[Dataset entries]
::::::::
$ cat src/rtl/ram_port_arbiter_pkg.sv
// mem_arb_pkg: shared constants and types for the two-port RAM arbiter.
//   PORT_A / PORT_B    : requester indices into the req/gnt vectors and tag.port
//   rd_tag_t           : read-return tag {valid, port} carried alongside RAM latency
//   DEF_RD_LAT         : default RAM read latency
//   DEF_DOORBELL_ADDR  : default doorbell word address
package mem_arb_pkg;

  localparam logic PORT_A = 1'b0;
  localparam logic PORT_B = 1'b1;

  localparam int         DEF_RD_LAT        = 1;
  localparam logic [5:0] DEF_DOORBELL_ADDR = 6'h3F;

  typedef struct packed {
    logic valid;
    logic port;
  } rd_tag_t;

endpackage

$ cat src/rtl/ram_port_arbiter_if.sv
// ram_port_arbiter_if: requester-side bus of the RAM arbiter, carrying both
// port A (host) and port B (accelerator) handshakes.
//   x_req/x_we/x_addr/x_wdata : request, held stable until x_gnt
//   x_gnt                     : request accepted this cycle (combinational)
//   x_rvalid/x_rdata          : one-cycle read-return pulse with data
// Modports: master = requesters, slave = arbiter.
interface ram_port_arbiter_if #(
  parameter int DATA_WIDTH = 8,
  parameter int ADDR_WIDTH = 6
);

  logic                  a_req;
  logic                  a_we;
  logic [ADDR_WIDTH-1:0] a_addr;
  logic [DATA_WIDTH-1:0] a_wdata;
  logic                  a_gnt;
  logic                  a_rvalid;
  logic [DATA_WIDTH-1:0] a_rdata;

  logic                  b_req;
  logic                  b_we;
  logic [ADDR_WIDTH-1:0] b_addr;
  logic [DATA_WIDTH-1:0] b_wdata;
  logic                  b_gnt;
  logic                  b_rvalid;
  logic [DATA_WIDTH-1:0] b_rdata;

  modport master (
    output a_req, a_we, a_addr, a_wdata,
    output b_req, b_we, b_addr, b_wdata,
    input  a_gnt, a_rvalid, a_rdata,
    input  b_gnt, b_rvalid, b_rdata
  );

  modport slave (
    input  a_req, a_we, a_addr, a_wdata,
    input  b_req, b_we, b_addr, b_wdata,
    output a_gnt, a_rvalid, a_rdata,
    output b_gnt, b_rvalid, b_rdata
  );

endinterface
::::::::
## HOW TO COMPLETE THIS TASK
Where does the string "master" appear in the records above? Return every line that holds it.

## ANSWER
// Modports: master = requesters, slave = arbiter.
  modport master (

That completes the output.